[Material for the task — start]

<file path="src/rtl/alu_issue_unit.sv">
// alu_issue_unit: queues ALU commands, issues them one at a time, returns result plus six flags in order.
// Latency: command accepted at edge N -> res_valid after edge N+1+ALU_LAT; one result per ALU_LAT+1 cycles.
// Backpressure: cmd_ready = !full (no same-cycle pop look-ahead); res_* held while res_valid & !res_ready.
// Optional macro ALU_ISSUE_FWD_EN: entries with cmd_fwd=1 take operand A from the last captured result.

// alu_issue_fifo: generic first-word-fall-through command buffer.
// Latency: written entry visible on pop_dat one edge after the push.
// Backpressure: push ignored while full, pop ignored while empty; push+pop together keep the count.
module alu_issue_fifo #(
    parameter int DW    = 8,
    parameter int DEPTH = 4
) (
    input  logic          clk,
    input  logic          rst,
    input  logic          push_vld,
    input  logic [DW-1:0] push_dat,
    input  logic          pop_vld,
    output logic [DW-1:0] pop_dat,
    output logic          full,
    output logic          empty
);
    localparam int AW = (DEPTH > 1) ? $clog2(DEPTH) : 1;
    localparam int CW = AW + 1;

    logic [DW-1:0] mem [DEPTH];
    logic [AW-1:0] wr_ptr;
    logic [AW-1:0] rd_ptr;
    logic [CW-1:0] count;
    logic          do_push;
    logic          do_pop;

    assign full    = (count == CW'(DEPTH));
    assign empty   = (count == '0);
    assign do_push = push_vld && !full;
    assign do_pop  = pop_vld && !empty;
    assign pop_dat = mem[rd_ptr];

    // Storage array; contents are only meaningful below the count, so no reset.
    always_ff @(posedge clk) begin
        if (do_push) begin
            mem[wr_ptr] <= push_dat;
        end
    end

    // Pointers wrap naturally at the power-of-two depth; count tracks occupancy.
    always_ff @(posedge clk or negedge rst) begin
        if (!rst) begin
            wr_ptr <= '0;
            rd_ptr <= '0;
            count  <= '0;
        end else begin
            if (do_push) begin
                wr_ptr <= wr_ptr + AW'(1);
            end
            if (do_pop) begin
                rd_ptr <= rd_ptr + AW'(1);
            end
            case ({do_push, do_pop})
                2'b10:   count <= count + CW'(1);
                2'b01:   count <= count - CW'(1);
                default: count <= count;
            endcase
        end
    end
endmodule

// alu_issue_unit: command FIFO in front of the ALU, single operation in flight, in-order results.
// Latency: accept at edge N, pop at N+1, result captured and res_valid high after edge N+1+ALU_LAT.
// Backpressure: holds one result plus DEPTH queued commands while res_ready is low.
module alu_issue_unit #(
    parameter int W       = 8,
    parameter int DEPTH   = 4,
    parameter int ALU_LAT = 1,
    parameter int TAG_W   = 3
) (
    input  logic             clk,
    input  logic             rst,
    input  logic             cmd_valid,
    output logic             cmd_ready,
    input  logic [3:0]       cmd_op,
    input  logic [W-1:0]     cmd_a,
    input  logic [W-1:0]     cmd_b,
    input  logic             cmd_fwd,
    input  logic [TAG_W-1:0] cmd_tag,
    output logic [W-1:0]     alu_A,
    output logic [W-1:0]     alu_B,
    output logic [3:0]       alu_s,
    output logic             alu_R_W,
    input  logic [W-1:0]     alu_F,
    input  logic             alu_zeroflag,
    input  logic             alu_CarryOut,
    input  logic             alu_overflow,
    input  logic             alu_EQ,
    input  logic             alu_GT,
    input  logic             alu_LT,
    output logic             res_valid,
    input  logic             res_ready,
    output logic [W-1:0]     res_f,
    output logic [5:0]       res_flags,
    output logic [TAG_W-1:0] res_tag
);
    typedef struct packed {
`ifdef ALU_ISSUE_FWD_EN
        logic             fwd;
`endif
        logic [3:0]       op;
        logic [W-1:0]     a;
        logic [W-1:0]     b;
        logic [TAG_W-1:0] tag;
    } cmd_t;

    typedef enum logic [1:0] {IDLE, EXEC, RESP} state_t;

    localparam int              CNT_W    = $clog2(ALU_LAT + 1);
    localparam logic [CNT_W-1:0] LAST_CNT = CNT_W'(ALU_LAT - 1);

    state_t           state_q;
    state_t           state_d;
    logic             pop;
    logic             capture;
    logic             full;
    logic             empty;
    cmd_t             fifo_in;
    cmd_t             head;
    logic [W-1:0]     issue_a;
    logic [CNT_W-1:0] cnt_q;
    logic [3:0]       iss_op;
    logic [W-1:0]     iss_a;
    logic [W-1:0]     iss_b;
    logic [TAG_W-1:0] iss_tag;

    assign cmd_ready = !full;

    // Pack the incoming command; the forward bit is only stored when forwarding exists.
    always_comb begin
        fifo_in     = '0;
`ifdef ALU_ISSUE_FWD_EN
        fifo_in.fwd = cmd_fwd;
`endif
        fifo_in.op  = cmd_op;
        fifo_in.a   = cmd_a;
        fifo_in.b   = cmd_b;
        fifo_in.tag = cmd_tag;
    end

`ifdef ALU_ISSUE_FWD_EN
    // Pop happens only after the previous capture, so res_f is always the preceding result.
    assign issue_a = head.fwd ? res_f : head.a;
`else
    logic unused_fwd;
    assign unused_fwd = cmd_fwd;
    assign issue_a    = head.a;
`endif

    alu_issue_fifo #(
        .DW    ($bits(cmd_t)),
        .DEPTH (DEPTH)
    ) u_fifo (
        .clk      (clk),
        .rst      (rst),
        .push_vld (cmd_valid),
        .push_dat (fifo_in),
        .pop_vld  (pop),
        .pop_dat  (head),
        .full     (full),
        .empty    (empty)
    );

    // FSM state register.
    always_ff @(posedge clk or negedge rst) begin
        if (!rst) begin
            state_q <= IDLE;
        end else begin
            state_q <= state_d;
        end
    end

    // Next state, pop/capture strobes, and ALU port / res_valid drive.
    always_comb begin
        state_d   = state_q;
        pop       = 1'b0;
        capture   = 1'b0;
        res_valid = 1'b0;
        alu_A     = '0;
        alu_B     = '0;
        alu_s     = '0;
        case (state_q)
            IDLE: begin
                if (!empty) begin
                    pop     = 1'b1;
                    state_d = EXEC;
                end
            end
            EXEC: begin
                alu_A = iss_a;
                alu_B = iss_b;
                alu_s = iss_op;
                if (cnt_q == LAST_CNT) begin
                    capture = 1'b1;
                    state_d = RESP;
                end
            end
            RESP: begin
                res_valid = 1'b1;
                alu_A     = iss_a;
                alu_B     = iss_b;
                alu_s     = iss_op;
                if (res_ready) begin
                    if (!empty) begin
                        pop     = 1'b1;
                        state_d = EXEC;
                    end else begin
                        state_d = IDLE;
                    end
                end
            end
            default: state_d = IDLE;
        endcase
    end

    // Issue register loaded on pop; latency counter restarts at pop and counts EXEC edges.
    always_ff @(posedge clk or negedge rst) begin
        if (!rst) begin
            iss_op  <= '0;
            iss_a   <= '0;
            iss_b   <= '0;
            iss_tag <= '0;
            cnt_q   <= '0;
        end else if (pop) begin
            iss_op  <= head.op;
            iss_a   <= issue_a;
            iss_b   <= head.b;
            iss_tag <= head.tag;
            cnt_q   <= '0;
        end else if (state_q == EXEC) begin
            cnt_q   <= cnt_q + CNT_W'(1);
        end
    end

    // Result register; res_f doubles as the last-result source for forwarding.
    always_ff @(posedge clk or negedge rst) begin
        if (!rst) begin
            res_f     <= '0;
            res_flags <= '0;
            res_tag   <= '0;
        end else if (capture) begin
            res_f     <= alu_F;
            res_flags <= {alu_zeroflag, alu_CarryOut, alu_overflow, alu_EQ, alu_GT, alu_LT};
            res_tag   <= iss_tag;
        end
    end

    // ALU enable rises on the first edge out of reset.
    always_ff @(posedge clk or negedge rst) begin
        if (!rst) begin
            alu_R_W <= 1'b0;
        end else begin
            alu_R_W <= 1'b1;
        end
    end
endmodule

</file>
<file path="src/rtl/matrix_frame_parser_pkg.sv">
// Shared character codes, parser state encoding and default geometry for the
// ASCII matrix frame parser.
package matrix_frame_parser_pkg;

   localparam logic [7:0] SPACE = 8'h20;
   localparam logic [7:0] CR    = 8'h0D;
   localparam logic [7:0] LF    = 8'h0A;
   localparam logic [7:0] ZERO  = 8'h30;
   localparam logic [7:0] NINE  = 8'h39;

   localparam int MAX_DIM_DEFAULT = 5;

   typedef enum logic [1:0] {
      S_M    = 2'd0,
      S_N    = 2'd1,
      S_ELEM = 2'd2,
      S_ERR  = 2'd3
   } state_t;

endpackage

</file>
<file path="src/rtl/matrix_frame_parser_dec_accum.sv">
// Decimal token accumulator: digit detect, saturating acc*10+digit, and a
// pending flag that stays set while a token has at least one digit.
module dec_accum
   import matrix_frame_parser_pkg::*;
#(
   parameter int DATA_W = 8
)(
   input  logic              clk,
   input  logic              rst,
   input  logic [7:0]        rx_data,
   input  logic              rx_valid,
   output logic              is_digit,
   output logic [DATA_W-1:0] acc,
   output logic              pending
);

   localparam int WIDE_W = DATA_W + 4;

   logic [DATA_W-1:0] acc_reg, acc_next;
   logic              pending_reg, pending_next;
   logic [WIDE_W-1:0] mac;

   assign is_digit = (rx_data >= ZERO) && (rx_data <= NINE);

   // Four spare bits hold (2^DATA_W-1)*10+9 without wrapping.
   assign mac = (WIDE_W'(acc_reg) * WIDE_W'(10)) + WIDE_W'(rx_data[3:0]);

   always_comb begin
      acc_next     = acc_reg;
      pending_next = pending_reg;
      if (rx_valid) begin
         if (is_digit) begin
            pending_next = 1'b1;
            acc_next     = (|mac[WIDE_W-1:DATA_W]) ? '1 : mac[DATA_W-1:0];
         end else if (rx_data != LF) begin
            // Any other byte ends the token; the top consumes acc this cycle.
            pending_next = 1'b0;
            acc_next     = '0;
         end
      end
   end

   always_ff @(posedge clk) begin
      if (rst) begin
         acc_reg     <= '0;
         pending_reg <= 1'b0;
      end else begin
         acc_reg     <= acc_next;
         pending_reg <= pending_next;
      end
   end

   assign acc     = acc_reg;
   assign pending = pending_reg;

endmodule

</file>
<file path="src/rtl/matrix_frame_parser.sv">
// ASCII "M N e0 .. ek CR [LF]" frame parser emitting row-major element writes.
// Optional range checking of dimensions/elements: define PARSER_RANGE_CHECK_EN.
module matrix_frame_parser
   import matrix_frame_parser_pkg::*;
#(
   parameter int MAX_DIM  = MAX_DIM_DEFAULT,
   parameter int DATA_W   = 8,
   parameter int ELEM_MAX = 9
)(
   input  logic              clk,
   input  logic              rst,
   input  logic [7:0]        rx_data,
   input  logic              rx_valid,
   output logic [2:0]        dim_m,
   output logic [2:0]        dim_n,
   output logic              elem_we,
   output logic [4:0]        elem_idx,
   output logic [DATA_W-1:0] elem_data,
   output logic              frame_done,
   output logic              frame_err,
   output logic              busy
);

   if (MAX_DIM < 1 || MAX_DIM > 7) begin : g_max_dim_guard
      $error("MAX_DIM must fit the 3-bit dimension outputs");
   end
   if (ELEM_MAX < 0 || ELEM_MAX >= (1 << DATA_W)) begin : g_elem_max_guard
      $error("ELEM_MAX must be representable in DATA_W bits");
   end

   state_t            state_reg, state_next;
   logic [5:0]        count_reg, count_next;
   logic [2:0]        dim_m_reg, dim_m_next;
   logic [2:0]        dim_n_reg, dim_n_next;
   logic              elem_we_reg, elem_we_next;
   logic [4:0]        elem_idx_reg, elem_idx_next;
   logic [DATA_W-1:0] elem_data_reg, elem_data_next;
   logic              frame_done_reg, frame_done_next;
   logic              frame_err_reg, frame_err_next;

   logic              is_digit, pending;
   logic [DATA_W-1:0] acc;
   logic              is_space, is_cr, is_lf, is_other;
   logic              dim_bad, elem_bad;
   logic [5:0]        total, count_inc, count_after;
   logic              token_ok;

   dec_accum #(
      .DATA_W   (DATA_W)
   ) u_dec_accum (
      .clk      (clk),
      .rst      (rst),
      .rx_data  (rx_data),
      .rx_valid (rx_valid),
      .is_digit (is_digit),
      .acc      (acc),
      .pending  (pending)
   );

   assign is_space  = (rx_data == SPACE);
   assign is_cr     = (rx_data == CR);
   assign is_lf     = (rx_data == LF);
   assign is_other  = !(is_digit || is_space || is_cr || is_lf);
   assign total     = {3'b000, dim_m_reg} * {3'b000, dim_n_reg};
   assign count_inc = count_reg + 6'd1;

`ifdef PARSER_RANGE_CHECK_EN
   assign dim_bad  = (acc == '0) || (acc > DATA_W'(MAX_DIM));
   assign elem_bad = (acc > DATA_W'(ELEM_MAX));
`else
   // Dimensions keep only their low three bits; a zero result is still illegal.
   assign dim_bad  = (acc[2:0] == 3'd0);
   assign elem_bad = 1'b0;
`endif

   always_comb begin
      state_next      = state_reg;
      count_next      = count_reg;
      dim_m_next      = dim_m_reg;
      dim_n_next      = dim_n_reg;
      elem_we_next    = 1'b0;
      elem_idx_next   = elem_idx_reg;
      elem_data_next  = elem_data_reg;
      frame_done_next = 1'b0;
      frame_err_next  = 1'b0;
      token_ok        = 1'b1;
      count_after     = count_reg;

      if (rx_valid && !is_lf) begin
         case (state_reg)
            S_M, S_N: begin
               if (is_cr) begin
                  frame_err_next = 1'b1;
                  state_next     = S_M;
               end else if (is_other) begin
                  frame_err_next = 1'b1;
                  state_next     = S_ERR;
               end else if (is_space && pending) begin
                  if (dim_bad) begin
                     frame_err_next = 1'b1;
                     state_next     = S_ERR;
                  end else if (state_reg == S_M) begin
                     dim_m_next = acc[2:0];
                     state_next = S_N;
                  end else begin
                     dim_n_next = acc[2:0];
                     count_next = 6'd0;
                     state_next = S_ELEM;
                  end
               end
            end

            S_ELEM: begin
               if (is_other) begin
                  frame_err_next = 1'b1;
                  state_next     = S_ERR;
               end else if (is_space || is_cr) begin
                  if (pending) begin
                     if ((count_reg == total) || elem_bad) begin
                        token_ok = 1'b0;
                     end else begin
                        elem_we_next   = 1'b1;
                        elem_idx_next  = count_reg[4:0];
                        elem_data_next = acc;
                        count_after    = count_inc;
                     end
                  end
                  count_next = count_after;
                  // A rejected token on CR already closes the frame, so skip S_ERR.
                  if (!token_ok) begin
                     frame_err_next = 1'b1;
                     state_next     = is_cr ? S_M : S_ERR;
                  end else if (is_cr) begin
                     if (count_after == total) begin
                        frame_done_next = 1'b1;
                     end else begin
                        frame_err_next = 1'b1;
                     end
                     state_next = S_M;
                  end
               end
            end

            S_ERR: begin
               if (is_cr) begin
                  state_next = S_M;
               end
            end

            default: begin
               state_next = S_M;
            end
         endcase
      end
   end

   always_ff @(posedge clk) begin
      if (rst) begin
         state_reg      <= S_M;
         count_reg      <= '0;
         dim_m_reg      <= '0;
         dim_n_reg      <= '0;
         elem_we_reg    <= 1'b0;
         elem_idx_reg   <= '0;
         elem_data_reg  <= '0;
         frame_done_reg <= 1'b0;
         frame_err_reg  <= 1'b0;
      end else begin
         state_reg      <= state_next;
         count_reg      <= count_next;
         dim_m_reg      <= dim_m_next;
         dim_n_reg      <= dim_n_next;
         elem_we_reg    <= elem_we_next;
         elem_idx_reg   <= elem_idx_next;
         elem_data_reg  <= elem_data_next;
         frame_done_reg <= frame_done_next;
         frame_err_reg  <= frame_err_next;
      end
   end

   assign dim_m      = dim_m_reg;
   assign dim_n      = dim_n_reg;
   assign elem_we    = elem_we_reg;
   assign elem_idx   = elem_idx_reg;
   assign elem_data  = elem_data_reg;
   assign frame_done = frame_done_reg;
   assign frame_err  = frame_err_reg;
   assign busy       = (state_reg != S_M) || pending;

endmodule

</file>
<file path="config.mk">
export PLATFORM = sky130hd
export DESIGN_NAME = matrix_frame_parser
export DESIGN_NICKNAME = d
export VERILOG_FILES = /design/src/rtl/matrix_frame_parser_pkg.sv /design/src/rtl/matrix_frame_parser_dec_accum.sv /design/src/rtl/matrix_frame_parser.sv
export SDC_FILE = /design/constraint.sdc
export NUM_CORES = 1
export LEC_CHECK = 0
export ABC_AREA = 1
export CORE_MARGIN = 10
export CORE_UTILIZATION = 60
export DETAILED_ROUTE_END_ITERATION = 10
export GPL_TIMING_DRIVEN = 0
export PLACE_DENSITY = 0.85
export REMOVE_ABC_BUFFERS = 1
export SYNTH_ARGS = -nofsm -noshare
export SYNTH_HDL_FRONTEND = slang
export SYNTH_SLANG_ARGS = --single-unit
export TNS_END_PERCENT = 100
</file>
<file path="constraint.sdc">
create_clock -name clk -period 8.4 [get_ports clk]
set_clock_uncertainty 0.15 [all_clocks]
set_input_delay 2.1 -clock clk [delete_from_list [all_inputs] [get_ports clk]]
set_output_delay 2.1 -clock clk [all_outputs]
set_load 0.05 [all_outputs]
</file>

[Material for the task — finish]

Exercise aim> Scan the listing above for the line that has "logic [TAG_W-1:0] tag;", then copy exactly from that line through the line that has "the preceding result.".

Finished exercise>
        logic [TAG_W-1:0] tag;
    } cmd_t;

    typedef enum logic [1:0] {IDLE, EXEC, RESP} state_t;

    localparam int              CNT_W    = $clog2(ALU_LAT + 1);
    localparam logic [CNT_W-1:0] LAST_CNT = CNT_W'(ALU_LAT - 1);

    state_t           state_q;
    state_t           state_d;
    logic             pop;
    logic             capture;
    logic             full;
    logic             empty;
    cmd_t             fifo_in;
    cmd_t             head;
    logic [W-1:0]     issue_a;
    logic [CNT_W-1:0] cnt_q;
    logic [3:0]       iss_op;
    logic [W-1:0]     iss_a;
    logic [W-1:0]     iss_b;
    logic [TAG_W-1:0] iss_tag;

    assign cmd_ready = !full;

    // Pack the incoming command; the forward bit is only stored when forwarding exists.
    always_comb begin
        fifo_in     = '0;
`ifdef ALU_ISSUE_FWD_EN
        fifo_in.fwd = cmd_fwd;
`endif
        fifo_in.op  = cmd_op;
        fifo_in.a   = cmd_a;
        fifo_in.b   = cmd_b;
        fifo_in.tag = cmd_tag;
    end

`ifdef ALU_ISSUE_FWD_EN
    // Pop happens only after the previous capture, so res_f is always the preceding result.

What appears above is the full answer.